A few days after the tea-party, Colonel and Mrs. Davenport came to take tea at the parsonage. It was an engagement of long standing, and eagerly looked forward to by the children, who with one accord begged that they might be allowed to sit up and hear the Colonel's stories.

For, stories of the war it was known the Colonel could tell; the fame of them hovered in vague traditions on the hills and valleys of Poganuc, and whenever he was to be in the circle it was always in the programme of hope that he might be stimulated and drawn out to tell of some of the stirring scenes of his camp-life.

In a general way, too, the children were always glad to have company. The preparations had a festive and joyous air to their minds. Mrs. Cushing then took possession of the kitchen in person, and various appetizing and suggestive dainties and condiments stood about in startling profusion. Dolly and the boys stoned raisins, pounded cinnamon, grated nutmegs and beat eggs with enthusiasm, while Nabby heated the oven and performed the part of assistant priestess in high and solemn mysteries. Among her many virtues and graces, Mrs. Cushing had one recommendation for a country minister's wife which commanded universal respect: she could make cake. Yea, more, she could make such cake as nobody else could make—not even Colonel Davenport's Venus.

So the children had stoned raisins, without eating more than the natural tribute to be expected in such cases; they had been allowed in perquisites a stick of cinnamon apiece; and the pound-cake, the sponge-cake, the fruit-cake and the tea-rusks were each in their kind a perfect success.

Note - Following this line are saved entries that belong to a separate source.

$ cat src/rtl/rv32_fetch_pkg.sv
// rv32_fetch_pkg: shared fetch-stage state encoding and instruction constants.
package rv32_fetch_pkg;
    typedef enum logic [1:0] {IDLE, FETCH, HOLD, DISCARD} fetch_state_e;
    localparam logic [31:0] NOP_INSTR = 32'h0000_0013;
endpackage

$ cat src/rtl/rv32_fetch_stage.sv
// rv32_fetch_stage: owns the PC, drives the instruction bus and fills the decode pipeline register.
module rv32_fetch_stage
    import rv32_fetch_pkg::*;
#(
    parameter logic [31:0] RESET_VECTOR = 32'h0000_0000
) (
    input  logic        clk,
    input  logic        reset_n,
    input  logic        stall_in,
    input  logic        flush_in,
    input  logic        branch_taken_in,
    input  logic [31:0] branch_pc_in,
    output logic [31:0] instr_address_out,
    output logic        instr_read_out,
    input  logic [31:0] instr_value_in,
    input  logic        instr_ready_in,
    output logic        valid_out,
    output logic [31:0] pc_out,
    output logic [31:0] instr_out
);
    fetch_state_e state_q, state_d;
    logic [31:0]  pc_q, pc_d, redirect_q, redirect_d, buf_q, buf_d;
    logic [31:0]  pc_out_q, pc_out_d, instr_q, instr_d;
    logic         valid_q, valid_d;
    logic         reading, hold_pipe;
    logic [31:0]  target;

    assign reading   = state_q == FETCH || state_q == DISCARD;
    assign hold_pipe = stall_in || flush_in;
    assign target    = branch_pc_in & ~32'd3;

    always_comb begin
        state_d    = state_q;
        pc_d       = pc_q;
        redirect_d = redirect_q;
        buf_d      = buf_q;
        valid_d    = valid_q;
        pc_out_d   = pc_out_q;
        instr_d    = instr_q;
        if (state_q == IDLE) begin
            state_d = FETCH;
        end else if (branch_taken_in) begin
            valid_d = 1'b0;
            instr_d = NOP_INSTR;
            // an outstanding read must finish at its old address before the target is issued
            if (reading && !instr_ready_in) begin
                redirect_d = target;
                state_d    = DISCARD;
            end else begin
                pc_d    = target;
                state_d = FETCH;
            end
        end else begin
            if (flush_in || !stall_in) begin
                valid_d = 1'b0;
                instr_d = NOP_INSTR;
            end
            if (state_q == FETCH && instr_ready_in) begin
                if (hold_pipe) begin
                    buf_d   = instr_value_in;
                    state_d = HOLD;
                end else begin
                    valid_d  = 1'b1;
                    pc_out_d = pc_q;
                    instr_d  = instr_value_in;
                    pc_d     = pc_q + 32'd4;
                end
            end else if (state_q == HOLD && !hold_pipe) begin
                valid_d  = 1'b1;
                pc_out_d = pc_q;
                instr_d  = buf_q;
                pc_d     = pc_q + 32'd4;
                state_d  = FETCH;
            end else if (state_q == DISCARD && instr_ready_in) begin
                pc_d    = redirect_q;
                state_d = FETCH;
            end
        end
    end

    always_ff @(posedge clk or negedge reset_n) begin
        if (!reset_n) begin
            state_q    <= IDLE;
            pc_q       <= RESET_VECTOR;
            redirect_q <= '0;
            buf_q      <= '0;
            valid_q    <= 1'b0;
            pc_out_q   <= '0;
            instr_q    <= NOP_INSTR;
        end else begin
            state_q    <= state_d;
            pc_q       <= pc_d;
            redirect_q <= redirect_d;
            buf_q      <= buf_d;
            valid_q    <= valid_d;
            pc_out_q   <= pc_out_d;
            instr_q    <= instr_d;
        end
    end

    assign instr_address_out = pc_q & ~32'd3;
    assign instr_read_out    = reading;
    assign valid_out         = valid_q;
    assign pc_out            = pc_out_q;
    assign instr_out         = instr_q;
endmodule

$ cat config.mk
export PLATFORM = sky130hd
export DESIGN_NAME = rv32_fetch_stage
export DESIGN_NICKNAME = d
export VERILOG_FILES = /design/src/rtl/rv32_fetch_pkg.sv /design/src/rtl/rv32_fetch_stage.sv
export SDC_FILE = /design/constraint.sdc
export NUM_CORES = 1
export LEC_CHECK = 0
export BUFFER_PORTS_ARGS = -buffer_cell sky130_fd_sc_hd__buf_4
export CORE_MARGIN = 1.5
export CORE_UTILIZATION = 47
export CTS_CLUSTER_SIZE = 10
export DETAILED_ROUTE_END_ITERATION = 8
export GPL_TIMING_DRIVEN = 0
export HOLD_SLACK_MARGIN = 0.15
export PLACE_DENSITY = 0.83
export SLEW_MARGIN = 25
export SYNTH_ARGS = -nofsm -noshare
export SYNTH_HDL_FRONTEND = slang
export SYNTH_SLANG_ARGS = --single-unit
$ cat constraint.sdc
create_clock -name clk -period 2.85 [get_ports clk]
set_input_delay 0.1425 -clock clk [delete_from_list [all_inputs] [get_ports clk]]
set_output_delay 0.1425 -clock clk [all_outputs]
set_load 0.01 [all_outputs]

During tea-time every word uttered by the Colonel was eagerly watched by attentive and much-desiring ears; but as yet no story came. The vivacity imparted by two or three cups of the best tea was all spent in denunciations of the Democrats, their schemes, designs and dangers to the country, when the Colonel and Dr. Cushing seemed to vie with each other in the vigor and intensity of their prognostications of evil.

But after tea there came the genial hour of the social sit-down in front of the andirons, when the candles were duly snuffed, and the big fore-stick had burned down to glowing coals, and the shadows played in uncertain flashes up and down the walls of the fire-lighted room; and then the Colonel's mind began traveling a road hopeful to his listening auditors.

From Democracy to Jefferson, from Jefferson to France and the French Revolution, the conversation led by easy gradations, and thence to the superior success of our own Revolution—from La Fayette to Washington.

Now, the feeling of the Doctor and of his whole family for General Washington was to the full as intense as that of the ancient Israelites for Moses. They were never tired of hearing the smallest particular about him—how he looked; how he walked; what he wore; the exact shade of his eyes; the least word that ever dropped from his lips.

"You have no doubt whatever that the General was a religious man?" said the Doctor, propounding what was ever his most anxious inquiry with regard to one who had entered on the Invisible Verities.

"Not a doubt, sir," was the Colonel's reply, in those ringing and decisive tones which were characteristic of him.